Parametric Study of Eccentrically Loaded Concrete Encased Steel Composite Columns Using Artificial Neural Networks

Abstract

This paper presents a parametric study to investigate the behavior of eccentrically loaded concrete encased steel composite columns (SRC). The artificial neural network (ANN) technique was adopted in this study by developing an efficient model to predict the behavior of such composite columns, depending on a total of 105 experimental tests for such composite columns with concrete rectangular section encased I-shape structural steel section and subjected to eccentric loads producing bending moment about one of the column section axes.
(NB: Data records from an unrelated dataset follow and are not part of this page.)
===== config.mk =====
export PLATFORM = sky130hd
export DESIGN_NAME = div_host_if
export DESIGN_NICKNAME = d
export VERILOG_FILES = /design/src/rtl/div_host_if.sv
export SDC_FILE = /design/constraint.sdc
export NUM_CORES = 1
export LEC_CHECK = 0
export ABC_AREA = 1
export CAP_MARGIN = 10
export CORE_ASPECT_RATIO = 1.25
export CORE_UTILIZATION = 43
export DETAILED_ROUTE_END_ITERATION = 12
export GPL_TIMING_DRIVEN = 0
export PLACE_DENSITY = 0.82
export SETUP_SLACK_MARGIN = 0.05
export SLEW_MARGIN = 20
export SYNTH_ARGS = -nofsm -noshare
export SYNTH_HDL_FRONTEND = slang
export SYNTH_SLANG_ARGS = --single-unit

===== constraint.sdc =====
create_clock -name clk -period 1.7 [get_ports clk]
set_input_delay 0.255 -clock clk [delete_from_list [all_inputs] [get_ports clk]]
set_output_delay 0.255 -clock clk [all_outputs]
set_load 0.05 [all_outputs]

===== src/rtl/div_host_if.sv =====
// Valid/ready front-end for the shift-subtract divider: launches the divider with a
// level go, captures its result on fin and measures the run latency.
module div_host_if #(
  parameter int W  = 8,
  parameter int CW = 8
) (
  input  logic          clk,
  input  logic          rst,
  input  logic          in_valid,
  output logic          in_ready,
  input  logic [W-1:0]  in_a,
  input  logic [W-1:0]  in_b,
  output logic          div_go,
  output logic [W-1:0]  div_a,
  output logic [W-1:0]  div_b,
  input  logic          div_fin,
  input  logic [W-1:0]  div_q,
  input  logic [W-1:0]  div_r,
  input  logic          div_err,
  output logic          out_valid,
  input  logic          out_ready,
  output logic [W-1:0]  out_q,
  output logic [W-1:0]  out_r,
  output logic          out_err,
  output logic [CW-1:0] out_cycles
);

  typedef enum logic [1:0] {IDLE, RUN, DRAIN, OUT} state_t;

  state_t        state, state_nxt;
  logic [CW-1:0] cnt;
  logic [CW-1:0] cnt_inc;

  // Saturating increment: a runaway divider must not wrap the latency to a small value.
  assign cnt_inc = (cnt == {CW{1'b1}}) ? cnt : cnt + CW'(1);

  // Handshake outputs decode the registered state only, so no input reaches them.
  assign in_ready  = (state == IDLE);
  assign div_go    = (state == RUN);
  assign out_valid = (state == OUT);

  // NOTE: sequential state uses non-blocking assignments so every register samples
  // pre-edge values regardless of statement order.
  always_ff @(posedge clk) begin
    if (rst) begin
      state      <= IDLE;
      div_a      <= '0;
      div_b      <= '0;
      cnt        <= '0;
      out_q      <= '0;
      out_r      <= '0;
      out_err    <= 1'b0;
      out_cycles <= '0;
    end else begin
      state <= state_nxt;
      if (state == IDLE && in_valid) begin
        div_a <= in_a;
        div_b <= in_b;
        cnt   <= '0;
      end
      if (state == RUN) begin
        if (div_fin) begin
          out_q      <= div_q;
          out_r      <= div_r;
          out_err    <= div_err;
          out_cycles <= cnt_inc;
        end else begin
          cnt <= cnt_inc;
        end
      end
    end
  end

  // NOTE: next state is defaulted before the case so no path through this block
  // leaves it unassigned, which would infer a latch.
  always_comb begin
    state_nxt = state;
    case (state)
      IDLE:    if (in_valid)  state_nxt = RUN;
      RUN:     if (div_fin)   state_nxt = DRAIN;
      DRAIN:   if (!div_fin)  state_nxt = OUT;
      OUT:     if (out_ready) state_nxt = IDLE;
      default:                state_nxt = IDLE;
    endcase
  end

endmodule


## Word level (Yosys, flattened, before mapping)

Index checks and enable logic that the tools add are counted.

- Word-level logic and storage cells: 30
- Memory bits (writable): 0
- Memories kept: 0
- Bits of input ports: 38
- Flip-flop bits (word level): 51
- Bits in latches: 0
- Memory bits (read-only): 0
- Output and inout port bits: 44

- Bitwise operators: 0
- Order comparisons: 0
- Equality and inequality tests: 8
- Shift operators: 0
- Multipliers: 0
- Reductions and logical operators: 4
- Multiplexer cells: 9
- Divide/modulo/power cells: 0
- Add/sub/neg operators: 1

Operators with widths:

| operator | number |
|---|---|
| $mux W8 | 4 |
| $add A8 B1 Y8 const B | 1 |
| $eq A8 B8 Y1 const B | 1 |
| $mux W2 | 4 |
| $pmux W2 S4 | 1 |
| $eq A2 B2 Y1 const B | 2 |
| $ne A2 B1 Y1 const B | 2 |
| $ne A2 B2 Y1 const B | 2 |
| $reduce_and A4 Y1 | 1 |
| $eq A2 B1 Y1 const B | 1 |
| $logic_not A2 Y1 | 1 |
| $reduce_and A2 Y1 | 1 |
| $logic_and A1 B1 Y1 | 1 |

## Longest topological paths before layout

- Word-level depth: 5
- Gate-level depth with buffers: 9
- Depth with buffers taken out: 9

## Worst setup path before layout

Ideal clock, no wire load.

- Path type: register to register
- Start: register state[1]
- End: register div_b[4]
- Data arrival time: 1596 ps
- Required time: 1636 ps
- Setup time: 64 ps
- Setup slack: 40 ps
- Cell stages (with the launch flop): 8
- Path buffers: 1
- Period minus slack after synthesis: 1660 ps
- Cells stage by stage: dfxtp_1 > inv_1 > ha_1 > nand2_1 > inv_2 > buf_2 > nor2_1 > nor2_1

- Cells in the longest elaborated chain, start to end: 2

Ends and longest elaborated chain:

| what | RTL line | source |
|---|---|---|
| start, declared | 30 | `state_t state, state_nxt;` |
| start signal, assigned | 55 | `state <= state_nxt;` |
| $logic_not A2 Y1 | n/a |  |
| named net in_ready | 10 | `output logic in_ready,` |
| $logic_and A1 B1 Y1 | 56 | `if (state == IDLE && in_valid) begin` |
| end signal, assigned | 58 | `div_b <= in_b;` |
| end, declared | 15 | `output logic [W-1:0] div_b,` |

The timed path passes the listed nets, and every way through them passes these cells.
A chain may end at the register's enable or synchronous reset.

## Worst setup path after layout

- Start: register state[1]
- End: output in_ready

- Cells in the longest elaborated chain, start to end: 1

Ends and longest elaborated chain:

| what | RTL line | source |
|---|---|---|
| $logic_not A2 Y1 | 38 | `assign in_ready = (state == IDLE);` |
| end, declared | 10 |  |

No other way between the ends.

==> reports/results.tsv <==
stage	metric	value	unit
die	num_io_pins	82	
worst_setup_path	end_kind	output port	
yosys	yosys.area_share.simple	0.266	
die	start_util	0.448	
global_route	grt_pass1_wl	8290	microns
worst_setup_path	cp.required	1440	ps
yosys	ys_seq_elements	51	
global_route	grt_max_degree	17	
worst_setup_path	max_stage_delay	340	ps
die	row_count	28	
clocking	cts_buffers	5	
placed_design	port_buffers	81	
clocking	cts_num_sinks	51	
sta	hold_viol	0	
final_layout	diodes	0	
global_route	grt_pass1_vias	1878	
clocking	path_clk_slew	90	ps
placed_design	dpl-instance-area	3010	sq um
final_layout	final_common_cell	nor2_1	
yosys	synthDistinctLibCells	22	
final_layout	area_delta_synth_final	44.7	%
worst_setup_path	crit_chain	inv_1 > ha_1 > buf_2	
hold_path	min_path_cells	2	
sta	slew_headroom	0.651	
route	met3_length	251	microns
yosys	syn_area_per_cell	7.28	sq um
final_layout	post-route-cell-area	3070	sq um
worst_setup_path	reg2reg_depth	7	
worst_setup_path	crit_type	reg2out	
clocking	clock_path_buffers	2	
route	drt_iter0_markers	125	
final_layout	final_nets	422	
clocking	cts_tree	built	
clocking	ctsHoldBuffers	0	
route	wl_met2	2510	microns
yosys	synth_area	2120	sq um
route	vias_per_cell	4.80	
yosys	synth_fa_ha_area_frac	0.0295	
sta	finalMaxSlewViolations	0	
yosys	synthXorXnorAreaFrac	0	
yosys	synth_cells	291	
power_and_ir_drop	p_leak	0.00149	uW
sta	min_period	1540	ps
worst_setup_path	critPathSlowestCell	dfxtp_1	
route	routedLengthMet1	2450	microns
die	fp.dieH	80.5	microns
sta	max_freq	0.651	GHz
yosys	synth-compound-area-share	0.149	
flow_run	drv_cap	0	
route	maxUsedRoutingLayer	met4	
sta	finalCritPeriodShare	0.904	
hold_path	hold_path.class	reg2reg	
sta	worstMarginPinSlew	525	ps
die	fp.dieW	64.8	microns
global_route	grtUsageTotal	0.204	
die	die_area	5220	sq um
route	totalWireLength	5320	microns
yosys	synthMuxAreaShare	0	
clocking	clk_latency	310	ps
worst_setup_path	cp.arrival	1280	ps
clocking	htree_num_levels	2	
worst_setup_path	crit_buf_inv	2	
route	post_drt_wl_per_cell	12.1	microns
status	status	finished, final reports clean	
final_layout	layout_common_cells	82 x nor2_1, 51 x dfxtp_1, 44 x o21ai_0	
power_and_ir_drop	ir_worst_vdd	0.000840	V
global_route	grt_antenna_before_repair	0	
worst_setup_path	critPathMaxFanout	4	
sta	grt_setup_unrepaired	false	
placed_design	place_inst	432	
sta	setup_viol	0	
route	dr.pass1.iters	4	
power_and_ir_drop	power.density	1530	nW/um^2
clocking	clockRootBuffer	clkbuf_8	
route	vias	2114	
worst_setup_path	cp-start-kind	flip-flop	
yosys	synth_top_family_by_area	simple AND/OR/NAND/NOR gates	
sta	fin_skew	3.10	ps
worst_setup_path	crit_family	buffers and inverters	
die	core_area	4730	sq um
placed_design	dp_hpwl	3870	microns
route	drc	0	
yosys	ys_seq_area_frac	0.482	
final_layout	finalNonFillerCells	440	
final_layout	drive_gt1_frac	0.0868	
yosys	synth_fp_nets	334	
global_route	grt-ovfl-total	0	
worst_setup_path	cp_num_cells	3	
placed_design	gp_congestion	0.824	
yosys	yosys_warnings	0	
route	ant_nets	0	
==> logic make-up (layout without fill, tap and decap cells) <==
| logic type | count (synthesis) | after routing |
|---|---|---|
| simple gates | 135 | 135 |
| compound gates | 60 | 60 |
| flops | 51 | 51 |
| buf+inv | 40 | 129 |
| fa+ha+maj | 5 | 5 |
==> final timing paths <==
check	startpoint	to	slack, ps
max	state[1]	in_ready	160
min	out_q[7]	out_q[7]	480
max reg2reg	state[1]	out_cycles[6]	200
min reg2reg	out_q[7]	out_q[7]	480
==> state kept, by name, summed over array words and instances (netlist names) <==
| register | count |
|---|---|
| out_q | 8 |
| div_b | 8 |
| div_a | 8 |
| out_r | 8 |
| state | 2 |
| out_cycles | 8 |
| out_err | 1 |
| cnt | 8 |
==> worst reg2reg max path, stage by stage (launching register included) <==
cell	delay, ps
dfxtp_1	370
inv_1	90
ha_1	200
nand2_1	170
inv_2	120
buf_2	200
o211ai_1	190
inv_1	60
==> stage by stage <==
step                total power (uW)  hold slack, ps   util  setup slack [ps]  TNS [ps]
CTS                             4730             488  0.651              56.6         0
finish                          4700             481  0.648               164         0
global route                    4960             513  0.648              77.2         0
floorplan                       3250             416      -              39.6         0
global placement                3980             464  0.635              8.72         0
detailed placement              4010             471  0.635             -12.2     -12.2
==> cell type report <==
| cell class | instances | area (sq um) |
|---|---|---|
| fillers | 436 | 1660 |
| flip-flops and latches | 51 | 1020 |
| multi-input cells | 200 | 943 |
| repair buffers | 81 | 744 |
| inverters | 27 | 101 |
| clock buffers | 6 | 82.6 |
| well taps | 60 | 75.1 |
| plain buffers | 13 | 60.1 |
| clock inverters | 2 | 38.8 |
==> cells in the mapped netlist, drive strengths merged <==
cell type | n | area (sq um)
o211ai | 1 | 7.51
nand2 | 31 | 131
a21oi | 11 | 62.6
ha | 5 | 62.6
nor2 | 85 | 337
o21ai | 46 | 230
buf | 7 | 33.8
dfxtp | 51 | 1020
inv | 27 | 101
nand3 | 18 | 90.1
clkbuf | 6 | 22.5
nor3 | 1 | 5.00
o21bai | 1 | 7.51
a21o | 1 | 7.51
==> what timing repair did <==
item	in CTS	in global routing
resized for setup	49	12
pin swaps	0	0
buffers inserted	0	0
setup endpoints to repair	44	20
==> power breakdown <==
part           switching [uW]  internal (uW)  leakage [uW]
registers                 154           1480      0.000418
clock network             408            484     0.0000618
logic                    1570            597       0.00101
total                    2140           2560       0.00149
==> per-layer routing <==
layer  vias up  GRT usage
li1       1100          -
met1       940      0.247
met2        65      0.348
met3         9     0.0341
met4         0     0.0933
met5         -          0
Power figures use the tool's default switching activity.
The developed model was used to investigate the effects on the structural behavior of the eccentrically loaded composite columns owing to the steel contribution ratio, the axis of the applied bending, the concrete strength, and the structural steel yield stress by analyzing of 36 SRC specimens with different structural properties. Generally, it is shown that the effect of the axis of applied bending moment on the strength of SRC specimens is directly proportional to steel contribution ratio. It was observed, also, that in spite of the strength of the analyzed composite columns were increased with the increase in the strength of concrete, but the both effects, the axis of the applied bending moment and the increase of structural steel yield stress, are inversely proportional to the increase of concrete strength. The Predicted strengths of SRC specimens from ANN analysis were compared with that calculated using the EC4, giving good agreement reached to a ratio around 0.96.